▸ **Exercise objective**
Filter the entries down to the lines holding "PlayerH", then copy those lines.

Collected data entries

----

===== src/rtl/collision_pkg.sv =====
// Shared types for the collision scheduler: FSM state encoding, coordinate
// width and the hitbox record used for both the player and obstacle slots.
package collision_pkg;

  localparam int COORD_W = 10;

  typedef enum logic [1:0] {
    ST_IDLE  = 2'd0,
    ST_SCAN  = 2'd1,
    ST_DRAIN = 2'd2,
    ST_DONE  = 2'd3
  } state_t;

  typedef struct packed {
    logic [COORD_W-1:0] x;
    logic [COORD_W-1:0] y;
    logic [COORD_W-1:0] w;
    logic [COORD_W-1:0] h;
  } hitbox_t;

  // Far edge of a box along one axis. Callers keep pos+len within range,
  // so the sum is deliberately kept at coordinate width with no wrap check.
  function automatic logic [COORD_W-1:0] far_edge(input logic [COORD_W-1:0] pos,
                                                  input logic [COORD_W-1:0] len);
    return pos + len;
  endfunction

endpackage


===== src/rtl/collision_scheduler_cmp.sv =====
// Axis-aligned hitbox overlap comparator. Purely combinational; the scheduler
// time-shares one instance across all obstacle slots. Boxes that only touch
// along an edge are not considered overlapping (strict inequalities).
module collision_scheduler_cmp
  import collision_pkg::*;
(
  input  hitbox_t a,
  input  hitbox_t b,
  output logic    overlap
);

  logic [COORD_W-1:0] a_right;
  logic [COORD_W-1:0] a_bottom;
  logic [COORD_W-1:0] b_right;
  logic [COORD_W-1:0] b_bottom;

  // Separating-axis test on both axes with strict comparisons
  always_comb begin
    a_right  = far_edge(a.x, a.w);
    a_bottom = far_edge(a.y, a.h);
    b_right  = far_edge(b.x, b.w);
    b_bottom = far_edge(b.y, b.h);
    overlap  = (a.x < b_right) && (b.x < a_right) &&
               (a.y < b_bottom) && (b.y < a_bottom);
  end

endmodule


===== src/rtl/collision_scheduler.sv =====
// Collision scheduler: on Start, walks every obstacle slot through an external
// table with one-cycle read latency and compares each returned hitbox against
// the latched player hitbox. Reports whether any valid slot overlapped and the
// lowest such slot index. Results update together with the Done pulse and are
// held otherwise.
// Optional feature: define COLLISION_HIT_MASK_EN to add the HitMask port,
// a per-slot overlap bit vector of the last completed scan.
module collision_scheduler
  import collision_pkg::*;
#(
  parameter int NUM_OBJ = 16,
  parameter int IDX_W   = $clog2(NUM_OBJ)
) (
  input  logic               Clk,
  input  logic               Reset,
  input  logic               Start,
  input  logic [COORD_W-1:0] PlayerX,
  input  logic [COORD_W-1:0] PlayerY,
  input  logic [COORD_W-1:0] PlayerW,
  input  logic [COORD_W-1:0] PlayerH,
  output logic [IDX_W-1:0]   ObjAddr,
  input  logic [COORD_W-1:0] ObjX,
  input  logic [COORD_W-1:0] ObjY,
  input  logic [COORD_W-1:0] ObjW,
  input  logic [COORD_W-1:0] ObjH,
  input  logic               ObjValid,
  output logic               Busy,
  output logic               Done,
  output logic               Hit,
  output logic [IDX_W-1:0]   HitIdx
`ifdef COLLISION_HIT_MASK_EN
  ,
  output logic [NUM_OBJ-1:0] HitMask
`endif
);

  localparam logic [IDX_W-1:0] LAST_SLOT = IDX_W'(NUM_OBJ - 1);

  state_t             state_reg;
  state_t             state_next;
  logic [IDX_W-1:0]   counter_reg;
  hitbox_t            player_reg;
  hitbox_t            obj_box;

  // Compare pipeline: address issued last cycle and whether it is a real slot
  logic               pend_valid_reg;
  logic [IDX_W-1:0]   pend_idx_reg;

  logic               overlap;
  logic               slot_hit;
  logic               start_accept;

  // Running accumulators for the scan in progress
  logic               acc_hit_reg;
  logic               acc_hit_next;
  logic [IDX_W-1:0]   acc_idx_reg;
  logic [IDX_W-1:0]   acc_idx_next;

  // Published result of the last completed scan
  logic               hit_reg;
  logic [IDX_W-1:0]   hit_idx_reg;

  assign start_accept = (state_reg == ST_IDLE) && Start;
  assign obj_box      = '{x: ObjX, y: ObjY, w: ObjW, h: ObjH};

  collision_scheduler_cmp u_cmp (
    .a       (player_reg),
    .b       (obj_box),
    .overlap (overlap)
  );

  assign slot_hit = pend_valid_reg && ObjValid && overlap;

  // State register
  always_ff @(posedge Clk or posedge Reset) begin
    if (Reset) begin
      state_reg <= ST_IDLE;
    end else begin
      state_reg <= state_next;
    end
  end

  // Next-state logic; Start outside IDLE is simply not looked at
  always_comb begin
    state_next = state_reg;
    case (state_reg)
      ST_IDLE:  if (Start) state_next = ST_SCAN;
      ST_SCAN:  if (counter_reg == LAST_SLOT) state_next = ST_DRAIN;
      ST_DRAIN: state_next = ST_DONE;
      ST_DONE:  state_next = ST_IDLE;
      default:  state_next = ST_IDLE;
    endcase
  end

  // Slot counter: runs only while addresses are being issued
  always_ff @(posedge Clk or posedge Reset) begin
    if (Reset) begin
      counter_reg <= '0;
    end else if (start_accept) begin
      counter_reg <= '0;
    end else if (state_reg == ST_SCAN) begin
      counter_reg <= (counter_reg == LAST_SLOT) ? '0 : counter_reg + 1'b1;
    end
  end

  // Track which slot's data arrives next cycle
  always_ff @(posedge Clk or posedge Reset) begin
    if (Reset) begin
      pend_valid_reg <= 1'b0;
      pend_idx_reg   <= '0;
    end else begin
      pend_valid_reg <= (state_reg == ST_SCAN);
      pend_idx_reg   <= counter_reg;
    end
  end

  // Player hitbox is captured only when a request is accepted
  always_ff @(posedge Clk or posedge Reset) begin
    if (Reset) begin
      player_reg <= '0;
    end else if (start_accept) begin
      player_reg <= '{x: PlayerX, y: PlayerY, w: PlayerW, h: PlayerH};
    end
  end

  // First hit wins: the index is only taken when no earlier slot has hit
  always_comb begin
    acc_hit_next = acc_hit_reg | slot_hit;
    acc_idx_next = acc_idx_reg;
    if (slot_hit && !acc_hit_reg) begin
      acc_idx_next = pend_idx_reg;
    end
  end

  // Accumulators cleared per request, updated for every returned slot
  always_ff @(posedge Clk or posedge Reset) begin
    if (Reset) begin
      acc_hit_reg <= 1'b0;
      acc_idx_reg <= '0;
    end else if (start_accept) begin
      acc_hit_reg <= 1'b0;
      acc_idx_reg <= '0;
    end else if (pend_valid_reg) begin
      acc_hit_reg <= acc_hit_next;
      acc_idx_reg <= acc_idx_next;
    end
  end

  // Publish results on the edge entering DONE, folding in the final slot
  // compared during DRAIN, so they are valid alongside the Done pulse
  always_ff @(posedge Clk or posedge Reset) begin
    if (Reset) begin
      hit_reg     <= 1'b0;
      hit_idx_reg <= '0;
    end else if (state_reg == ST_DRAIN) begin
      hit_reg     <= acc_hit_next;
      hit_idx_reg <= acc_idx_next;
    end
  end

`ifdef COLLISION_HIT_MASK_EN
  logic [NUM_OBJ-1:0] acc_mask_reg;
  logic [NUM_OBJ-1:0] acc_mask_next;
  logic [NUM_OBJ-1:0] hit_mask_reg;

  genvar gi;
  generate
    for (gi = 0; gi < NUM_OBJ; gi++) begin : g_mask
      assign acc_mask_next[gi] = acc_mask_reg[gi] |
                                 (slot_hit && (pend_idx_reg == IDX_W'(gi)));
    end
  endgenerate

  // Per-slot hit accumulator
  always_ff @(posedge Clk or posedge Reset) begin
    if (Reset) begin
      acc_mask_reg <= '0;
    end else if (start_accept) begin
      acc_mask_reg <= '0;
    end else if (pend_valid_reg) begin
      acc_mask_reg <= acc_mask_next;
    end
  end

  // Published mask, updated together with Hit/HitIdx
  always_ff @(posedge Clk or posedge Reset) begin
    if (Reset) begin
      hit_mask_reg <= '0;
    end else if (state_reg == ST_DRAIN) begin
      hit_mask_reg <= acc_mask_next;
    end
  end

  assign HitMask = hit_mask_reg;
`endif

  assign ObjAddr = (state_reg == ST_SCAN) ? counter_reg : '0;
  assign Busy    = (state_reg != ST_IDLE);
  assign Done    = (state_reg == ST_DONE);
  assign Hit     = hit_reg;
  assign HitIdx  = hit_idx_reg;

endmodule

----

▸ **Solution for this exercise**
  input  logic [COORD_W-1:0] PlayerH,
      player_reg <= '{x: PlayerX, y: PlayerY, w: PlayerW, h: PlayerH};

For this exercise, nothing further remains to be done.